The freight elevator pit floor slab was about 7 feet below the cellar level floor slab, and in this pit, there was a sump pit that was cut out about 2 feet below the elevator pit floor slab. The maintenance crew created this make shift sump pit in order to install a sump pump to discharge the groundwater into a nearby sewer ejection pit, but the sump pumps could not handle the tremendous rate at which the groundwater was entering and would eventually burn out as the pit was completely filled with water. The sump pit and the bottom of the floor slab to foundation walls interface locations were comprehensively injected and the ground water was eliminated.

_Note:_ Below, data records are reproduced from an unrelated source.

`config.mk`:
```
export PLATFORM = sky130hd
export DESIGN_NAME = acc_seq_ctrl_flat
export DESIGN_NICKNAME = d
export VERILOG_FILES = /design/src/rtl/acc_seq_ctrl_if.sv /design/src/rtl/acc_seq_ctrl.sv /design/src/flat_wrapper.sv
export SDC_FILE = /design/constraint.sdc
export NUM_CORES = 1
export LEC_CHECK = 0
export BUFFER_PORTS_ARGS = -buffer_cell sky130_fd_sc_hd__buf_2
export CORE_ASPECT_RATIO = 1.4
export CORE_MARGIN = 1
export CORE_UTILIZATION = 59
export CTS_CLUSTER_SIZE = 12
export DETAILED_ROUTE_END_ITERATION = 8
export PLACE_DENSITY = 0.77
export SYNTH_ARGS = -nofsm -noshare
export SYNTH_HDL_FRONTEND = slang
export SYNTH_SLANG_ARGS = --single-unit
```
`constraint.sdc`:
```
create_clock -name clk -period 2.28 [get_ports clk]
set_input_delay 0.456 -clock clk [delete_from_list [all_inputs] [get_ports clk]]
set_output_delay 0.456 -clock clk [all_outputs]
set_load 0.1 [all_outputs]
```
`src/rtl/acc_seq_ctrl_if.sv`:
```
// Stream bundle for acc_seq_ctrl: partial-sum input handshake and result output handshake.
// The slave modport is the sequencer's view; master is the upstream/writeback side.
interface acc_seq_ctrl_if #(
    parameter int BIT_WIDTH = 12
);
    logic                        in_valid;
    logic                        in_ready;
    logic signed [BIT_WIDTH-1:0] in_data;
    logic                        out_valid;
    logic                        out_ready;
    logic        [BIT_WIDTH-1:0] out_data;
    logic                        out_last;

    modport master (
        output in_valid, in_data, out_ready,
        input  in_ready, out_valid, out_data, out_last
    );

    modport slave (
        input  in_valid, in_data, out_ready,
        output in_ready, out_valid, out_data, out_last
    );
endinterface

```
`src/rtl/acc_seq_ctrl.sv`:
```
// Sequencer feeding the bias-reset accumulator from a partial-sum stream and
// capturing its ReLU/saturated result once per output channel.
module acc_seq_ctrl #(
    parameter int BIT_WIDTH  = 12,
    parameter int BIAS_WIDTH = 12,
    parameter int CHN_MAX    = 32,
    parameter int OCH_MAX    = 16
) (
    input  logic                          clk,
    input  logic                          rst,
    input  logic                          start,
    input  logic [$clog2(CHN_MAX+1)-1:0]  cfg_chn,
    input  logic [$clog2(OCH_MAX+1)-1:0]  cfg_och,
    input  logic                          bias_we,
    input  logic [$clog2(OCH_MAX)-1:0]    bias_addr,
    input  logic [BIAS_WIDTH-1:0]         bias_wdata,
    acc_seq_ctrl_if.slave                 stream,
    output logic                          acc_en,
    output logic                          acc_new_bias,
    output logic signed [BIT_WIDTH-1:0]   acc_x,
    output logic signed [BIAS_WIDTH-1:0]  acc_bias,
    input  logic signed [BIT_WIDTH-1:0]   acc_y_relu,
    output logic                          busy,
    output logic                          done
);
    localparam int CW = $clog2(CHN_MAX+1);
    localparam int OW = $clog2(OCH_MAX+1);
    localparam int AW = $clog2(OCH_MAX);

    typedef enum logic [2:0] {IDLE, ACCUM, DRAIN1, DRAIN2, OUT} state_t;

    state_t                       state, state_d;
    logic [CW-1:0]                chn_cnt, chn_d, chn_lim, chn_lim_d;
    logic [OW-1:0]                och_cnt, och_d, och_lim, och_lim_d;
    logic                         en_d, nb_d, done_d;
    logic signed [BIT_WIDTH-1:0]  x_d;
    logic signed [BIAS_WIDTH-1:0] bias_d;
    logic                         out_valid_q, ov_d;
    logic [BIT_WIDTH-1:0]         out_data_q, od_d;
    logic                         last_och;
    logic signed [BIAS_WIDTH-1:0] bias_mem [OCH_MAX];

    // Bias memory is deliberately outside the reset domain.
    always_ff @(posedge clk) begin
        if (bias_we)
            bias_mem[bias_addr] <= bias_wdata;
    end

    assign last_och         = (och_cnt == och_lim - OW'(1));
    assign stream.in_ready  = (state == ACCUM);
    assign stream.out_valid = out_valid_q;
    assign stream.out_data  = out_data_q;
    assign stream.out_last  = out_valid_q && last_och;
    assign busy             = (state != IDLE);

    always_comb begin
        state_d   = state;
        chn_d     = chn_cnt;
        och_d     = och_cnt;
        chn_lim_d = chn_lim;
        och_lim_d = och_lim;
        en_d      = 1'b0;
        nb_d      = 1'b0;
        x_d       = acc_x;
        bias_d    = acc_bias;
        ov_d      = out_valid_q;
        od_d      = out_data_q;
        done_d    = 1'b0;
        case (state)
            IDLE: begin
                if (start) begin
                    chn_lim_d = (cfg_chn == '0) ? CW'(1) : cfg_chn;
                    och_lim_d = (cfg_och == '0) ? OW'(1) : cfg_och;
                    chn_d     = '0;
                    och_d     = '0;
                    state_d   = ACCUM;
                end
            end
            ACCUM: begin
                if (stream.in_valid) begin
                    en_d   = 1'b1;
                    nb_d   = (chn_cnt == '0);
                    x_d    = stream.in_data;
                    bias_d = bias_mem[och_cnt[AW-1:0]];
                    if (chn_cnt == chn_lim - CW'(1)) begin
                        chn_d   = '0;
                        state_d = DRAIN1;
                    end else begin
                        chn_d = chn_cnt + CW'(1);
                    end
                end
            end
            DRAIN1: state_d = DRAIN2;
            DRAIN2: begin
                od_d    = acc_y_relu;
                ov_d    = 1'b1;
                state_d = OUT;
            end
            OUT: begin
                if (stream.out_ready) begin
                    ov_d = 1'b0;
                    if (last_och) begin
                        done_d  = 1'b1;
                        och_d   = '0;
                        state_d = IDLE;
                    end else begin
                        och_d   = och_cnt + OW'(1);
                        state_d = ACCUM;
                    end
                end
            end
            default: state_d = IDLE;
        endcase
    end

    always_ff @(posedge clk or posedge rst) begin
        if (rst) begin
            state        <= IDLE;
            chn_cnt      <= '0;
            och_cnt      <= '0;
            chn_lim      <= CW'(1);
            och_lim      <= OW'(1);
            acc_en       <= 1'b0;
            acc_new_bias <= 1'b0;
            acc_x        <= '0;
            acc_bias     <= '0;
            out_valid_q  <= 1'b0;
            out_data_q   <= '0;
            done         <= 1'b0;
        end else begin
            state        <= state_d;
            chn_cnt      <= chn_d;
            och_cnt      <= och_d;
            chn_lim      <= chn_lim_d;
            och_lim      <= och_lim_d;
            acc_en       <= en_d;
            acc_new_bias <= nb_d;
            acc_x        <= x_d;
            acc_bias     <= bias_d;
            out_valid_q  <= ov_d;
            out_data_q   <= od_d;
            done         <= done_d;
        end
    end
endmodule

```
`src/flat_wrapper.sv`:
```
// flat-port wrapper written by rule: the top's interface ports become plain ports
module acc_seq_ctrl_flat 
#(
    parameter int BIT_WIDTH  = 12,
    parameter int BIAS_WIDTH = 12,
    parameter int CHN_MAX    = 32,
    parameter int OCH_MAX    = 16
)
  (clk, rst, start, cfg_chn, cfg_och, bias_we, bias_addr, bias_wdata, acc_en, acc_new_bias, acc_x, acc_bias, acc_y_relu, busy, done, stream_in_valid, stream_in_data, stream_out_ready, stream_in_ready, stream_out_valid, stream_out_data, stream_out_last);
  acc_seq_ctrl_if #(.BIT_WIDTH(BIT_WIDTH)) stream_i ();
  input  logic clk;
  input  logic rst;
  input  logic start;
  input  logic [$clog2(CHN_MAX+1)-1:0] cfg_chn;
  input  logic [$clog2(OCH_MAX+1)-1:0] cfg_och;
  input  logic bias_we;
  input  logic [$clog2(OCH_MAX)-1:0] bias_addr;
  input  logic [BIAS_WIDTH-1:0] bias_wdata;
  output logic acc_en;
  output logic acc_new_bias;
  output logic signed [BIT_WIDTH-1:0] acc_x;
  output logic signed [BIAS_WIDTH-1:0] acc_bias;
  input  logic signed [BIT_WIDTH-1:0] acc_y_relu;
  output logic busy;
  output logic done;
  input wire logic [$bits(stream_i.in_valid)-1:0] stream_in_valid;
  input wire logic [$bits(stream_i.in_data)-1:0] stream_in_data;
  input wire logic [$bits(stream_i.out_ready)-1:0] stream_out_ready;
  output wire logic [$bits(stream_i.in_ready)-1:0] stream_in_ready;
  output wire logic [$bits(stream_i.out_valid)-1:0] stream_out_valid;
  output wire logic [$bits(stream_i.out_data)-1:0] stream_out_data;
  output wire logic [$bits(stream_i.out_last)-1:0] stream_out_last;
  assign stream_i.in_valid = stream_in_valid;
  assign stream_i.in_data = stream_in_data;
  assign stream_i.out_ready = stream_out_ready;
  assign stream_in_ready = stream_i.in_ready;
  assign stream_out_valid = stream_i.out_valid;
  assign stream_out_data = stream_i.out_data;
  assign stream_out_last = stream_i.out_last;
  acc_seq_ctrl #(.BIT_WIDTH(BIT_WIDTH), .BIAS_WIDTH(BIAS_WIDTH), .CHN_MAX(CHN_MAX), .OCH_MAX(OCH_MAX)) u_core (.clk(clk), .rst(rst), .start(start), .cfg_chn(cfg_chn), .cfg_och(cfg_och), .bias_we(bias_we), .bias_addr(bias_addr), .bias_wdata(bias_wdata), .stream(stream_i), .acc_en(acc_en), .acc_new_bias(acc_new_bias), .acc_x(acc_x), .acc_bias(acc_bias), .acc_y_relu(acc_y_relu), .busy(busy), .done(done));
endmodule
```
# Yosys cells after proc, flatten, opt, wreduce, memory -nomap -nowiden
# Memories as Yosys holds them, arrays and structs flattened. A register that Yosys moved wholly into a read port is not among the register bits.
# Index checks and enable logic that the tools add are counted.
# classes
addsub	4
n_mul	0
div	0
magnitude_cmp	0
eq_ne	10
shifts	0
n_mux	27
bitwise_logic	0
reduce_logical	15
# op_table
op	count
2-to-1 mux 6 bit	4
2-to-1 mux 5 bit	4
one-hot mux 3 bit (5 select lines)	1
zero test 6 bit	2
2-to-1 mux 3 bit	4
one-hot mux 6 bit (2 select lines)	1
2-to-1 mux 1 bit	11
one-hot mux 5 bit (2 select lines)	1
adder 6 x 1 -> 6 bit, second input constant	1
equality test 3 x 2 -> 1 bit, second input constant	2
equality test 6 bit	1
inequality test 2 bit, second input constant	3
AND reduction 2 bit	3
AND reduction 3 bit	2
nonzero test 2 bit	3
subtractor 6 x 1 -> 6 bit, second input constant	1
adder 5 x 1 -> 5 bit, second input constant	1
equality test 5 bit	1
zero test 5 bit	1
subtractor 5 x 1 -> 5 bit, second input constant	1
AND reduction 4 bit	1
equality test 3 x 1 -> 1 bit, second input constant	1
equality test 3 bit, second input constant	1
zero test 3 bit	1
4 further kinds	4
# totals
regBits	53
latch_bits	0
ram_bits	192
mem_bits_ro	0
inputBits	57
output_inout_bits	43
elab_cells	68
memories	1
# memory_table
memory	words	width	rd	rd_clocked_by_memory_dff	write_ports	line	rtl
u_core.bias_mem	16	12	1	1	1	acc_seq_ctrl.sv:41	logic signed [BIAS_WIDTH-1:0] bias_mem [OCH_MAX];

# Longest topological paths before layout
# Gate-level depths: netlist of run 1.
# logic_depth
ltp_word	5
depth_mapped	9

# Least setup slack after synthesis of run 1
# Ideal clock, no wire load.
# synth_path
path_type	register -> output
from	reg u_core.och_lim[0]
to	out stream_out_last
t_arrival_ps	2768
t_required_ps	1824
path_slack_ps	-944
path_stages_with_launch	7
path_buffers	0
path_cell_list	dfstp_2 > inv_1 > ha_1 > xnor2_1 > a211oi_1 > o311ai_2 > nor2_1
# synth_via
elab_chain_len	3
# synth_rtl
item	line	rtl
start, declared	acc_seq_ctrl.sv:34	logic [OW-1:0] och_cnt, och_d, och_lim, och_lim_d;
start signal, assigned	acc_seq_ctrl.sv:135	och_lim <= och_lim_d;
subtractor 5 x 1 -> 5 bit	acc_seq_ctrl.sv:49	assign last_och = (och_cnt == och_lim - OW'(1));
equality test 5 bit	acc_seq_ctrl.sv:49	
logical AND 1 bit	acc_seq_ctrl.sv:53	assign stream.out_last = out_valid_q && last_och;
end, declared	flat_wrapper.sv:32	output wire logic [$bits(stream_i.out_last)-1:0] stream_out_last;
# Every way passes these cells.

# Final worst setup path of run 1
# Same ends and word-level chain as after synthesis.

==> results.sh, run 1 <==
export IMPL_yosys_area_top_type="edfxtp_1"
export IMPL_dr_wl_met3_um=1250
export IMPL_vdd_drop_max_mv=0.724
export IMPL_synth_area_top_cells="edfxtp_1, dfrtp_1, mux4_2"
export IMPL_ys_seq_elements=257
export IMPL_multi_input_area_um2=2930
export IMPL_numCtsBuffers=26
export IMPL_clock_skew_ps=11.6
export IMPL_power_density_nw_per_um2=1200
export IMPL_die_y_um=159
export IMPL_tightest_slew_ps=772
export IMPL_required_ps=1820
export IMPL_whs_path_depth=3
export IMPL_synth_flop_cell="edfxtp_1"
export IMPL_status="complete, but fails checks"
export IMPL_drt_initial_drc_count=443
export IMPL_htree_levels=1
export IMPL_routed_top_layer="met4"
export IMPL_final_cells=1028
export IMPL_setup_viol=1
export IMPL_nets=835
export IMPL_detail_route_wl_per_cell_um=21.1
export IMPL_period_share=1.17
export IMPL_syn_inst=636
export IMPL_async_flop_share=0.253
export IMPL_netlist_area_um2=10400
export IMPL_synth_fp_nets=698
export IMPL_place_congestion=0.810
export IMPL_slew_headroom=0.481
export IMPL_clk_latency_ps=520
export IMPL_finalHoldViolCount=0
export IMPL_postPlaceCellArea_um2=11500
export IMPL_r2r_cells=7
export IMPL_r2r_start="u_core.chn_lim[0]"
export IMPL_route_met2_wl_um=11600
export IMPL_cts_sink_count=257
export IMPL_grt_pass1_wl_um=34000
export IMPL_die_area_um2=18200
export IMPL_yosysTopAreaCellShare=0.552
export IMPL_power_switching_w=0.00570
export IMPL_seqPwrFrac=0.405
export IMPL_crit_fanout=3
export IMPL_timing_rr_end="u_core.chn_cnt[5]"
export IMPL_vias=6177
export IMPL_syn_avg_cell_area_um2=16.4
export IMPL_route_detailed_drc=0
export IMPL_rsz0062_at_grt="true"
export IMPL_synth_most_common_cell="edfxtp_1"
export IMPL_p_leak_nw=4.46
export IMPL_die_w_um=114
export IMPL_power_total_w=0.0148
export IMPL_viasPerCell=6.01
export IMPL_fmax_ghz=0.374
export IMPL_drt_total_wl_um=21600
export IMPL_drt_pass1_iterations=5
export IMPL_maxCapViolations=0
export IMPL_initial_core_util=0.603
export IMPL_top_level_ports=100
export IMPL_setup_slack_ps=-397
export IMPL_synth_warning_count=0
export IMPL_ant_nets=0
export IMPL_min_to="u_core.acc_x[0]"
export IMPL_startpoint_type="flip-flop"
export IMPL_grt_pass1_vias=6420
export IMPL_crit_start="u_core.och_lim[0]"
export IMPL_n_antenna_cell=0
export IMPL_antenna_found_initial=0
export IMPL_maxSlewViolCount=0
export IMPL_combPwrFrac=0.336
export IMPL_crit_type="reg2out"
export IMPL_met1_length_um=8020
export IMPL_swShare=0.385
export IMPL_std_cell_rows=57
export IMPL_cp_end_kind="output port"
export IMPL_gr_total_overflow=0
export IMPL_syn_to_final_growth_pct=18.0
export IMPL_ys_seq_area_frac=0.708
export IMPL_seqCellArea_um2=7400
export IMPL_p_int_w=0.00912
export IMPL_fill_cells=1111
export IMPL_tritoncts="built"
export IMPL_whs_ps=139
export IMPL_track_usage=0.249
export IMPL_violations="negative setup slack"
export IMPL_min_period_ps=2680
export IMPL_yosys_top_cells_count="edfxtp_1, dfrtp_1, nand2_1"
export IMPL_cts_clk_slew_worst_paths_ps=60
export IMPL_dp_cells=977
export IMPL_min_delay_start="stream_in_data[0]"
export IMPL_layout_drive_gt1_share=0.309
export IMPL_min_path_type="in2reg"
export IMPL_root_buffer="clkbuf_16"
export IMPL_place_port_buffers=99
export IMPL_hpwl_um=14000
export IMPL_grt_max_degree=59
export IMPL_r2r_setup_slack_ps=120
export IMPL_synth_edf_count=192
export IMPL_core_um2=17300
export IMPL_clockPowerShare=0.259
export IMPL_cts_max_path_buffers=3
export IMPL_arrival_ps=2220
export IMPL_fin_area_um2=12300
export IMPL_ys_types=56
metrics by stage:
| stage | worst slack, ps | TNS [ps] | util |
|---|---|---|---|
| after floorplan | -10.5 | -10.5 | - |
| after global placement | 80.8 | 0 | 0.664 |
| after detailed placement | -23.7 | -23.7 | 0.664 |
| after CTS | -426 | -426 | 0.709 |
| after global routing | -462 | -465 | 0.711 |
| final | -397 | -397 | 0.711 |
worst max-delay path: stages, from the launching register on:
cell and delay, ps:
dfstp_2 550, inv_2 60, ha_4 210, xnor2_1 120, a211oi_2 230, o311ai_4 170
nor2_4 170, buf_12 180
flip-flops by register name, indices dropped and copies added (netlist names), 3 cells and up:
signal / flops
u_core.bias_mem: 192
u_core.acc_bias: 12
u_core.acc_x: 12
u_core.stream.out_data: 12
u_core.chn_cnt: 6
u_core.chn_lim: 6
u_core.och_cnt: 5
u_core.och_lim: 5
u_core.state: 3
cells by family after synthesis:
logic type      Yosys count  share of synthesized area
compound gates           84                     0.0563
xor+xnor                 13                     0.0109
fa+ha+maj                 5                    0.00599
buf+inv                  46                     0.0183
flops                   257                      0.708
mux                      99                      0.140
simple gates            132                     0.0601
metal layers:
metal / vias up / GRT usage
met1: 3107 / 0.300
met2: 274 / 0.440
met5: - / 0
met4: 0 / 0.111
li1: 2741 / -
met3: 55 / 0.0377
placed cells by master (no fill, tap or decap), types with 4 or more instances in the layout:
master,n
inv_1,12
nand2_1,58
mux4_2,34
nor3_1,10
o21bai_1,7
xor2_1,8
dfrtp_1,60
a21oi_1,10
nor3_2,4
mux2_2,19
inv_2,4
nand3b_1,5
mux2i_1,25
a2bb2oi_1,5
a221o_1,7
edfxtp_1,192
o21ai_1,18
clkbuf_1,16
nand2b_1,8
buf_2,96
buf_4,36
o22ai_1,8
xnor2_1,5
clkbuf_16,27
buf_12,5
nor4_1,5
mux2_1,21
o21ai_0,11
nand3_1,7
nor2_1,19
ha_1,4
power groups by stage:
stage	Combinational (W)	Sequential (W)	Clock [W]
after floorplan	0.00189	0.00805	0
after global placement	0.00475	0.00604	0
after detailed placement	0.00489	0.00608	0
after CTS	0.00492	0.00599	0.00392
after global routing	0.00525	0.00605	0.00407
final	0.00497	0.00600	0.00384
worst max path at each step:
stage                                   end  cells past startpoint
after floorplan             stream_out_last                      6
after global placement    u_core.chn_cnt[2]                      7
after detailed placement  u_core.chn_cnt[2]                      7
after CTS                   stream_out_last                      7
after global routing        stream_out_last                      7
final                       stream_out_last                      7
area by class of cell:
class	count	share of cell area
inverter	17	0.00518
clock buffer	44	0.0608
multi-input combinational	333	0.238
clock inverter	3	0.00162
sequential	257	0.601
timing repair buffer	138	0.0698
tap	236	0.0240
what timing repair did:
| action | 4_1_cts | 5_1_grt |
|---|---|---|
| buffers inserted | 0 | 3 |
| endpoints found under the hold margin | 18 | 0 |
| gates resized for setup | 4 | 2 |
| endpoints found under the setup margin | 5 | 4 |
| hold buffers | 1 | 0 |
Power figures use the tool's default switching activity.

The passenger elevator pits’ floor slabs were about 16 feet below the cellar level floor slab, and therefore, were within the exterior groundwater table. There were concrete wall horizontal cold joints, vertical cracks, and the perimeter wall to floor slab interface locations that were exhibiting groundwater infiltration that needed to be rectified. In order to reach the higher elevations of these wall cold joints and cracks above the pit floor slabs, single and two-stage height pipe scaffolding and planking was erected for safely access.
The old steel ports from the previous chemical foam injections were grinded out and the resulting holes were filled with hydraulic cement, the old residual yellow foam was removed from the walls, and the CGI waterproofing system was then implemented within all of the groundwater crack and cold joint entry points resulting in complete rectification.